» **What you should do**
Exactly the lines from the first line of the listing through the line containing "create_clock -name clk" should appear in the output, unchanged.

» **Data to examine**
== Segment start ==
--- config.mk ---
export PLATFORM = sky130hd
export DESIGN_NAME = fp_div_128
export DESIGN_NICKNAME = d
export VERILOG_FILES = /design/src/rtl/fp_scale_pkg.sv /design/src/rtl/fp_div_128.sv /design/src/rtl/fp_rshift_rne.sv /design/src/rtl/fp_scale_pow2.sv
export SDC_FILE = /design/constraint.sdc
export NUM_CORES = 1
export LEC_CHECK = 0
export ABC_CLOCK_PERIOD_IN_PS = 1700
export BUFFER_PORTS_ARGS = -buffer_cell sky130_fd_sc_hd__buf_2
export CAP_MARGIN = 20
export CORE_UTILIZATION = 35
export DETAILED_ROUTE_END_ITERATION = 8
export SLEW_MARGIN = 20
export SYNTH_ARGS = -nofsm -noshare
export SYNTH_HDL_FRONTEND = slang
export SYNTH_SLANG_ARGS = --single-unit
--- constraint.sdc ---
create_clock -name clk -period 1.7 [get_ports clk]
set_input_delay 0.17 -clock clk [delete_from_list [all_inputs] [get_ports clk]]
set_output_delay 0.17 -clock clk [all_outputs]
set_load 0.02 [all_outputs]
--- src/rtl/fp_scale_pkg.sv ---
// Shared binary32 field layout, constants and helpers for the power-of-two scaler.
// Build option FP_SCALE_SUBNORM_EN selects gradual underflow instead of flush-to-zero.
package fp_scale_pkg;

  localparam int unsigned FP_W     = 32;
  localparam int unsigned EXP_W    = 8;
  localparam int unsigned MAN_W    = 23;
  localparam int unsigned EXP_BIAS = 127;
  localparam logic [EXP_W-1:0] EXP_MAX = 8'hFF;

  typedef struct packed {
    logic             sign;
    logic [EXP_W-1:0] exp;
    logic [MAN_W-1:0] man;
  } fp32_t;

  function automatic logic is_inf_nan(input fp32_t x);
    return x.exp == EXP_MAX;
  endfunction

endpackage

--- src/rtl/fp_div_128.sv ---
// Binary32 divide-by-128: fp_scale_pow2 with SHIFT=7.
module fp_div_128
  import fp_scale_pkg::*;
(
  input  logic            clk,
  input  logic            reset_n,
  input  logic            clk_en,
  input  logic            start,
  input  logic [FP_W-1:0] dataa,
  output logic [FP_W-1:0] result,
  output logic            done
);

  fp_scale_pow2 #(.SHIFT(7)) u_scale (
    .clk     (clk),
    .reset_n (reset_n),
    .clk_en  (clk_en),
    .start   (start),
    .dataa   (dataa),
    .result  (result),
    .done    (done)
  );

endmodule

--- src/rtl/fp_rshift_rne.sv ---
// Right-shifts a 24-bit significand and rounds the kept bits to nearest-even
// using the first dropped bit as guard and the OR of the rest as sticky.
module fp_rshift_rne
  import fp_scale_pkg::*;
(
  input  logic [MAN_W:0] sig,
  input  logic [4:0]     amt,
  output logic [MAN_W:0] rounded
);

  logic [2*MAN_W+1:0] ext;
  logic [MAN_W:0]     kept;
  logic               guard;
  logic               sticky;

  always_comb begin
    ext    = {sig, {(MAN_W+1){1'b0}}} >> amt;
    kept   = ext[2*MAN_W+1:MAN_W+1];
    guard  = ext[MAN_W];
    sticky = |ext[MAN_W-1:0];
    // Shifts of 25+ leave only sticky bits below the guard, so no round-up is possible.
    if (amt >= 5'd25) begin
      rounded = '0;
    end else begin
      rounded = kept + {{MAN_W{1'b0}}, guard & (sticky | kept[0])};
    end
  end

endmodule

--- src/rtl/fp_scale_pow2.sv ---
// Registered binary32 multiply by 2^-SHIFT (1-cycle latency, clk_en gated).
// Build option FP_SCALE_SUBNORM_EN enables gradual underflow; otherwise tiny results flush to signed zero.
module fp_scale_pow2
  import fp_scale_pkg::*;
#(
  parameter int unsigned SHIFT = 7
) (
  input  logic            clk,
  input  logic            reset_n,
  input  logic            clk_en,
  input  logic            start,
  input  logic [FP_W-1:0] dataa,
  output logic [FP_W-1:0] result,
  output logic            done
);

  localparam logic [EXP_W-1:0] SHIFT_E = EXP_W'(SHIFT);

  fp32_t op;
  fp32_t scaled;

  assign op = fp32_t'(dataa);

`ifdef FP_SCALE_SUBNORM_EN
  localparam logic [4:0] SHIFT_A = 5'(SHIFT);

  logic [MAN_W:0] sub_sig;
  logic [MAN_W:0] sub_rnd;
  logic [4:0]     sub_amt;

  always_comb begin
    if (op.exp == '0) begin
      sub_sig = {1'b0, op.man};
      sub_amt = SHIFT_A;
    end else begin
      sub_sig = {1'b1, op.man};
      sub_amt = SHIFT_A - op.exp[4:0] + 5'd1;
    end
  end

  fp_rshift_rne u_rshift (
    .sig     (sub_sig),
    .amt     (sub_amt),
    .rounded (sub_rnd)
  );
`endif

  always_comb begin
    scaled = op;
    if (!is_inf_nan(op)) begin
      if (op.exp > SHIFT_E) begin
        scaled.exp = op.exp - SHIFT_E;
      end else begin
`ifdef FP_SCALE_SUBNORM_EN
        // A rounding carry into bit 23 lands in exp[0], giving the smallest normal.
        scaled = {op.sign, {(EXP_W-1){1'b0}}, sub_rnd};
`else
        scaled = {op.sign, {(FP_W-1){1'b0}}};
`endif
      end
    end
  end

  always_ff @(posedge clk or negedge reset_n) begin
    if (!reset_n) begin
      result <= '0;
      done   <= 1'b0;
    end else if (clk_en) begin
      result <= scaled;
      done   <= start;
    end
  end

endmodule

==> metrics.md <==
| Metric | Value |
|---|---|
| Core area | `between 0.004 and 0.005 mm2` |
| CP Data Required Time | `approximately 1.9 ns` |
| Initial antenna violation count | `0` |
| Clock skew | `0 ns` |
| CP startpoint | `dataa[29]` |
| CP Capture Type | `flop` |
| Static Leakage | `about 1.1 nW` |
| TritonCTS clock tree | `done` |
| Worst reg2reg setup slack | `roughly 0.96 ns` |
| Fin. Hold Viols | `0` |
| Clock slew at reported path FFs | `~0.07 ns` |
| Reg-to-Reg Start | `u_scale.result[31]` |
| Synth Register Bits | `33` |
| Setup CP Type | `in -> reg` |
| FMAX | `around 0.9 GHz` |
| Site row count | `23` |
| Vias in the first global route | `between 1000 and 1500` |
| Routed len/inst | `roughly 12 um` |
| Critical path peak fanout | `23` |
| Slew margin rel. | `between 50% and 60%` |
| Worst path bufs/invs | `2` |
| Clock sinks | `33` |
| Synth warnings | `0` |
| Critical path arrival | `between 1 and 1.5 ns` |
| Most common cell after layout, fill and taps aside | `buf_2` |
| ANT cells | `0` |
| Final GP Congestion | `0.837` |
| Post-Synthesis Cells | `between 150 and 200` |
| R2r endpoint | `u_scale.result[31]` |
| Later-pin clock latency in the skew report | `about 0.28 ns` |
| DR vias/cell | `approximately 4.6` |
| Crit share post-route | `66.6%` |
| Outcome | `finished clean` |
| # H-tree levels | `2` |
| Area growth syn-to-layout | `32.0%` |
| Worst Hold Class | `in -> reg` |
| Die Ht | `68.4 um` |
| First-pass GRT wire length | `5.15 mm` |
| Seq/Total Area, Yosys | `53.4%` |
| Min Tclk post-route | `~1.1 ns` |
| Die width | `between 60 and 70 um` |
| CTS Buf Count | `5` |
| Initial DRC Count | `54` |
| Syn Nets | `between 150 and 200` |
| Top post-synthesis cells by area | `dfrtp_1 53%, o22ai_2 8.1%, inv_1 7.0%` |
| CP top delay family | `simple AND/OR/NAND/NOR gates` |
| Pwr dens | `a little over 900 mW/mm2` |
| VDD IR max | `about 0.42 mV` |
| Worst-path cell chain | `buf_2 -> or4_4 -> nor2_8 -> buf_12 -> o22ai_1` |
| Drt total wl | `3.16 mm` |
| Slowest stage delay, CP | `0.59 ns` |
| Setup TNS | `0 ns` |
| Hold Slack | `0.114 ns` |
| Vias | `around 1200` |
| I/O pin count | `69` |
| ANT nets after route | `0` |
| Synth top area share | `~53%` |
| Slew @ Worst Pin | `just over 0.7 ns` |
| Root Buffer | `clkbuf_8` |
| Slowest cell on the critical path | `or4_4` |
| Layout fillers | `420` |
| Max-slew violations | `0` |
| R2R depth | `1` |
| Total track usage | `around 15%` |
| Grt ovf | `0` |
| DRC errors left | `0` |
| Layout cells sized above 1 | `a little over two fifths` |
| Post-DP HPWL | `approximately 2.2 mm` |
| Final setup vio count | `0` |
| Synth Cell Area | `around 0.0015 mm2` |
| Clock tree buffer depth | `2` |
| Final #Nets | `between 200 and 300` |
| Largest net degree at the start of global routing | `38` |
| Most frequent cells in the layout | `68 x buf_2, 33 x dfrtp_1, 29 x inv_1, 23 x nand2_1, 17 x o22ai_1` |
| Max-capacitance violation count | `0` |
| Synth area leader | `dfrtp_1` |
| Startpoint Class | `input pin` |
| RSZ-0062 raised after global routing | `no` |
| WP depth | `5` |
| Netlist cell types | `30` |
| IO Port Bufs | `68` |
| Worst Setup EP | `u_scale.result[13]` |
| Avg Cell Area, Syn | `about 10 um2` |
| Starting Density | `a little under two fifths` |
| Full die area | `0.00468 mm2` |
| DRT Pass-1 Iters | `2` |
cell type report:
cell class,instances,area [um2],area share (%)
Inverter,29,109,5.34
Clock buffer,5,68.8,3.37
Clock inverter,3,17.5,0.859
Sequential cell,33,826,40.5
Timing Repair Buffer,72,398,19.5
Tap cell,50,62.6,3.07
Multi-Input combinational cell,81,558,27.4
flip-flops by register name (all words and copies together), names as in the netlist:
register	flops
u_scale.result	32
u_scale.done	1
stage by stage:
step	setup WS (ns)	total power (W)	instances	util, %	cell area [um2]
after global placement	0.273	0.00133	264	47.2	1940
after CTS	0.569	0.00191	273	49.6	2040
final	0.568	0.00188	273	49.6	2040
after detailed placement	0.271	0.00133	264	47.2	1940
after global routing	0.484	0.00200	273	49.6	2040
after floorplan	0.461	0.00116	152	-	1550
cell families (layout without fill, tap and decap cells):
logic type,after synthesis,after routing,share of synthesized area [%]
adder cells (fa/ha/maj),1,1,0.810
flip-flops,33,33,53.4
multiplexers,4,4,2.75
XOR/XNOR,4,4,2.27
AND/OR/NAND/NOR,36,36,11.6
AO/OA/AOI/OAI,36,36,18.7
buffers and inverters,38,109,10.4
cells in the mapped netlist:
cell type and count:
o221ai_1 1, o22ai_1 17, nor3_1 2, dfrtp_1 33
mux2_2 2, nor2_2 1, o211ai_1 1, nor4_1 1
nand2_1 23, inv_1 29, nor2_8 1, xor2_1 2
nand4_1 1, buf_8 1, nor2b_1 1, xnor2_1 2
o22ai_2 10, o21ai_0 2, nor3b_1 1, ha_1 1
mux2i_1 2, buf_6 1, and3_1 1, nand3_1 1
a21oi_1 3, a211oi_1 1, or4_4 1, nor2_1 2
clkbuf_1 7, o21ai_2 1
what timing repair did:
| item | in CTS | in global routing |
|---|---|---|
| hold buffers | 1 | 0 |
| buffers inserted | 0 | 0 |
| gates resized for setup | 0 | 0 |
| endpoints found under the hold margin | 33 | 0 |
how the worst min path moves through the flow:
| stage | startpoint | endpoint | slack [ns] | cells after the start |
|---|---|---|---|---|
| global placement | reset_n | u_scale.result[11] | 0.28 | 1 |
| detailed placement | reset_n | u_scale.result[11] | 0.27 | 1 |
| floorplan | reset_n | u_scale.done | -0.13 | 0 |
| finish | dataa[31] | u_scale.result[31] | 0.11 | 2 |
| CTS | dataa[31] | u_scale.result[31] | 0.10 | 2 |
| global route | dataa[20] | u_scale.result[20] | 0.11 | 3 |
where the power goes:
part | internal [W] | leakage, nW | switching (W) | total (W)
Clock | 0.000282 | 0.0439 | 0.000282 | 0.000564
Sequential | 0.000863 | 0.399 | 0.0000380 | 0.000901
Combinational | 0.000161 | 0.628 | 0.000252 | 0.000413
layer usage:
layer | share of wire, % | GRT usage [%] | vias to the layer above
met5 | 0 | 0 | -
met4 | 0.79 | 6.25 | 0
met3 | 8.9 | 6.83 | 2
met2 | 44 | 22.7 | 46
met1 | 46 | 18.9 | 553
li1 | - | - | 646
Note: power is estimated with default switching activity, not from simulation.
== Segment end ==
» **Solution to this task**
--- config.mk ---
export PLATFORM = sky130hd
export DESIGN_NAME = fp_div_128
export DESIGN_NICKNAME = d
export VERILOG_FILES = /design/src/rtl/fp_scale_pkg.sv /design/src/rtl/fp_div_128.sv /design/src/rtl/fp_rshift_rne.sv /design/src/rtl/fp_scale_pow2.sv
export SDC_FILE = /design/constraint.sdc
export NUM_CORES = 1
export LEC_CHECK = 0
export ABC_CLOCK_PERIOD_IN_PS = 1700
export BUFFER_PORTS_ARGS = -buffer_cell sky130_fd_sc_hd__buf_2
export CAP_MARGIN = 20
export CORE_UTILIZATION = 35
export DETAILED_ROUTE_END_ITERATION = 8
export SLEW_MARGIN = 20
export SYNTH_ARGS = -nofsm -noshare
export SYNTH_HDL_FRONTEND = slang
export SYNTH_SLANG_ARGS = --single-unit
--- constraint.sdc ---
create_clock -name clk -period 1.7 [get_ports clk]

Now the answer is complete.